Through the line that contains "run notes, run", return the data below exactly, starting at its first line; leave the rest out.

*** SUPPLIED DATA ***

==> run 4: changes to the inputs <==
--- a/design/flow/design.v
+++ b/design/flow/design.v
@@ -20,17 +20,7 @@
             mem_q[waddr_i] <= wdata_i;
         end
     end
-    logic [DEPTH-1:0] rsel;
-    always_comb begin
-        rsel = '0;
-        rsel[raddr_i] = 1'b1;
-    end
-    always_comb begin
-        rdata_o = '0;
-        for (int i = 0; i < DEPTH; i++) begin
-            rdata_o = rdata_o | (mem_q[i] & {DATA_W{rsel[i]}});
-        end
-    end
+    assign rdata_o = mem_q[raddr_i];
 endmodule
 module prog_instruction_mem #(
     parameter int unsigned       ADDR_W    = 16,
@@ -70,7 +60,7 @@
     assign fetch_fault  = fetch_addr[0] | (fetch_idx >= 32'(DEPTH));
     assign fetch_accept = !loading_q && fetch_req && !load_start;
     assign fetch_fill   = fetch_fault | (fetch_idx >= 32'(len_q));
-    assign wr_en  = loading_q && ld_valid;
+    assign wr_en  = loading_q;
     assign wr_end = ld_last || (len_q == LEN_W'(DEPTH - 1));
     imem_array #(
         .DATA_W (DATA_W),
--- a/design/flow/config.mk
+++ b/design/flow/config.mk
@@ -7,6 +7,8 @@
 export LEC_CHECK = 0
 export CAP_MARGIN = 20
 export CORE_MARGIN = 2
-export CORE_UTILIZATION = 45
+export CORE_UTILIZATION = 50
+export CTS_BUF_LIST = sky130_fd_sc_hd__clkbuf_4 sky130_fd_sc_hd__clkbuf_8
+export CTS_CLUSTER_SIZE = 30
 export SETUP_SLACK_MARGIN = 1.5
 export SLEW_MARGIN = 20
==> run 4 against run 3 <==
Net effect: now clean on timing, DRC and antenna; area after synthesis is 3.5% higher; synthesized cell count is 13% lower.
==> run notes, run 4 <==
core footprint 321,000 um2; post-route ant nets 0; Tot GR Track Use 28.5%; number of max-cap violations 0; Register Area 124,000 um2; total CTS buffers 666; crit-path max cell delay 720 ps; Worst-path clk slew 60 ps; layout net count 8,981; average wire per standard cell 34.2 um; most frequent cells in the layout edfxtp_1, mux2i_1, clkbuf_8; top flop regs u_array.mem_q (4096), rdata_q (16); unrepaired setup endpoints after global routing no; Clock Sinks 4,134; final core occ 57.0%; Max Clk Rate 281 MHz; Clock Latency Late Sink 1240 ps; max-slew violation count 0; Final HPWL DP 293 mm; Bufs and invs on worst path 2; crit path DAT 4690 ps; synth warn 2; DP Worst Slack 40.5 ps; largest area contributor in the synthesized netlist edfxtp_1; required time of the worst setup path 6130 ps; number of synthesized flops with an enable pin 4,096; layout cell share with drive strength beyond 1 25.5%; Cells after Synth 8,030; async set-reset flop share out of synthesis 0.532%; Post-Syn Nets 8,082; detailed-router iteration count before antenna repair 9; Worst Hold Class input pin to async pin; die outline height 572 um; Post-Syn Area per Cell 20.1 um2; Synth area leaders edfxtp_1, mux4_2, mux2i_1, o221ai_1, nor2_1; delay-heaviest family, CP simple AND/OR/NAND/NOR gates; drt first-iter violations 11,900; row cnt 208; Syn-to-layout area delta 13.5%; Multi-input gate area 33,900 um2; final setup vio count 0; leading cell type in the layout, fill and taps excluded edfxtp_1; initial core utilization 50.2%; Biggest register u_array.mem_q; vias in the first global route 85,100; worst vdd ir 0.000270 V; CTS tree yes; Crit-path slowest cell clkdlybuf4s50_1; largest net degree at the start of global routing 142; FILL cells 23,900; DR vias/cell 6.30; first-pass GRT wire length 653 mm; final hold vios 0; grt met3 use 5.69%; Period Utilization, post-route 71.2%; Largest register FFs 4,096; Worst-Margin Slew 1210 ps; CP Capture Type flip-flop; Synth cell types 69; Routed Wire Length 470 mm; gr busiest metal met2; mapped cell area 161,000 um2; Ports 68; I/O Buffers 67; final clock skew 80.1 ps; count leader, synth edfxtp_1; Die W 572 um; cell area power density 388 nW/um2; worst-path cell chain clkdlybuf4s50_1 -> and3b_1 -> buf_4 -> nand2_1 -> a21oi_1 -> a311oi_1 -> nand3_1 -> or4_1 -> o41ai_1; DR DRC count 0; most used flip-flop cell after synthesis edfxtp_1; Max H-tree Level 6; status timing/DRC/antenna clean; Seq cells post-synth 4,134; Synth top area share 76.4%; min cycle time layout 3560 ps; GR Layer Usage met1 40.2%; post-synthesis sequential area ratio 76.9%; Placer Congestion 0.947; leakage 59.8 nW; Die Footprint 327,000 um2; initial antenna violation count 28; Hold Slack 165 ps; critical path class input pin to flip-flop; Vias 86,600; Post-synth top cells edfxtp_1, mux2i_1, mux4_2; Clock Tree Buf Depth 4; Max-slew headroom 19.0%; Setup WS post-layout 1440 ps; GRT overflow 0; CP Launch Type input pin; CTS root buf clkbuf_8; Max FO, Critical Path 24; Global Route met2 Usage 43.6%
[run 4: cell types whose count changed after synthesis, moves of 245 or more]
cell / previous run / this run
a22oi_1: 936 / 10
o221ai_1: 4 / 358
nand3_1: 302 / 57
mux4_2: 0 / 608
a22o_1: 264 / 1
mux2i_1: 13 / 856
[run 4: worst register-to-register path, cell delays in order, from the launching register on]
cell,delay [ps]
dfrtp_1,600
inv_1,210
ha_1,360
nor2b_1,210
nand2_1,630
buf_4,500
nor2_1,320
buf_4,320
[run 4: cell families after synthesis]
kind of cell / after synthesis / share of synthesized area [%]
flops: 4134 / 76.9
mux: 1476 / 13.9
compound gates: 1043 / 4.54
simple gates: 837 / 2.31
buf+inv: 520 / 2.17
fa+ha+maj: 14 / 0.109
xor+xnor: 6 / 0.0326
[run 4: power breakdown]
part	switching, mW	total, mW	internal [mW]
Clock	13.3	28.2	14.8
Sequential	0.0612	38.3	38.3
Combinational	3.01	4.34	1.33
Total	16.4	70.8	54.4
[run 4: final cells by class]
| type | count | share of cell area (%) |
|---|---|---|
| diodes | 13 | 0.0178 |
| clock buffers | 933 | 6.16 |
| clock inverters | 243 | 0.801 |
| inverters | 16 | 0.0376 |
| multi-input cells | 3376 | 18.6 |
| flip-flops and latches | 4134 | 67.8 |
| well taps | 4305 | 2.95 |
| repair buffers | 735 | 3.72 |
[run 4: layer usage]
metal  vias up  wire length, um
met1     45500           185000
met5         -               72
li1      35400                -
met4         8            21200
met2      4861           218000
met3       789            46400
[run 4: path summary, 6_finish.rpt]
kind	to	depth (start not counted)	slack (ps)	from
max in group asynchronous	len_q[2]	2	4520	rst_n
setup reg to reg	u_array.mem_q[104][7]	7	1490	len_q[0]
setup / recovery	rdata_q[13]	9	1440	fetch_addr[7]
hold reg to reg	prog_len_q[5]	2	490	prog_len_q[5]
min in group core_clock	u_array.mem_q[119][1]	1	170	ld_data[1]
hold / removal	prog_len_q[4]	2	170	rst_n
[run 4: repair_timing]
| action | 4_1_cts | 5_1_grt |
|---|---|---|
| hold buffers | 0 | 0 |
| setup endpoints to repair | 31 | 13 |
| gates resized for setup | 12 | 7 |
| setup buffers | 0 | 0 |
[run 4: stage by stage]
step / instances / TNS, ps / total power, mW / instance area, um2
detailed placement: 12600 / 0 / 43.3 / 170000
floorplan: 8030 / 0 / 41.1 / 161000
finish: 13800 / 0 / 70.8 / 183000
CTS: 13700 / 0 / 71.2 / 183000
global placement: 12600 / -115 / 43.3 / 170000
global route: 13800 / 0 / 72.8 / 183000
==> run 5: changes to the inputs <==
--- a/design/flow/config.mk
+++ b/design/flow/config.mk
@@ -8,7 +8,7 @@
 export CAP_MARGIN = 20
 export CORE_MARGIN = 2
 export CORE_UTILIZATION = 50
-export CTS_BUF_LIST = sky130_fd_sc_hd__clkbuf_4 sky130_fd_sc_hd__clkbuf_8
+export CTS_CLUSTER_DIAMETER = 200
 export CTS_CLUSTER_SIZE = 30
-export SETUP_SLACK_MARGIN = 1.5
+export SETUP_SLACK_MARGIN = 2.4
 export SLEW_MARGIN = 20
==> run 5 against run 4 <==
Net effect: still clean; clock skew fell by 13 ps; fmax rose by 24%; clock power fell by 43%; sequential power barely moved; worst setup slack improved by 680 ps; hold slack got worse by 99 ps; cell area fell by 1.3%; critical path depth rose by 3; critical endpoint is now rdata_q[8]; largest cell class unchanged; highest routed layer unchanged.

*** End of SUPPLIED DATA ***

EXERCISE RESULT:
==> run 4: changes to the inputs <==
--- a/design/flow/design.v
+++ b/design/flow/design.v
@@ -20,17 +20,7 @@
             mem_q[waddr_i] <= wdata_i;
         end
     end
-    logic [DEPTH-1:0] rsel;
-    always_comb begin
-        rsel = '0;
-        rsel[raddr_i] = 1'b1;
-    end
-    always_comb begin
-        rdata_o = '0;
-        for (int i = 0; i < DEPTH; i++) begin
-            rdata_o = rdata_o | (mem_q[i] & {DATA_W{rsel[i]}});
-        end
-    end
+    assign rdata_o = mem_q[raddr_i];
 endmodule
 module prog_instruction_mem #(
     parameter int unsigned       ADDR_W    = 16,
@@ -70,7 +60,7 @@
     assign fetch_fault  = fetch_addr[0] | (fetch_idx >= 32'(DEPTH));
     assign fetch_accept = !loading_q && fetch_req && !load_start;
     assign fetch_fill   = fetch_fault | (fetch_idx >= 32'(len_q));
-    assign wr_en  = loading_q && ld_valid;
+    assign wr_en  = loading_q;
     assign wr_end = ld_last || (len_q == LEN_W'(DEPTH - 1));
     imem_array #(
         .DATA_W (DATA_W),
--- a/design/flow/config.mk
+++ b/design/flow/config.mk
@@ -7,6 +7,8 @@
 export LEC_CHECK = 0
 export CAP_MARGIN = 20
 export CORE_MARGIN = 2
-export CORE_UTILIZATION = 45
+export CORE_UTILIZATION = 50
+export CTS_BUF_LIST = sky130_fd_sc_hd__clkbuf_4 sky130_fd_sc_hd__clkbuf_8
+export CTS_CLUSTER_SIZE = 30
 export SETUP_SLACK_MARGIN = 1.5
 export SLEW_MARGIN = 20
==> run 4 against run 3 <==
Net effect: now clean on timing, DRC and antenna; area after synthesis is 3.5% higher; synthesized cell count is 13% lower.
==> run notes, run 4 <==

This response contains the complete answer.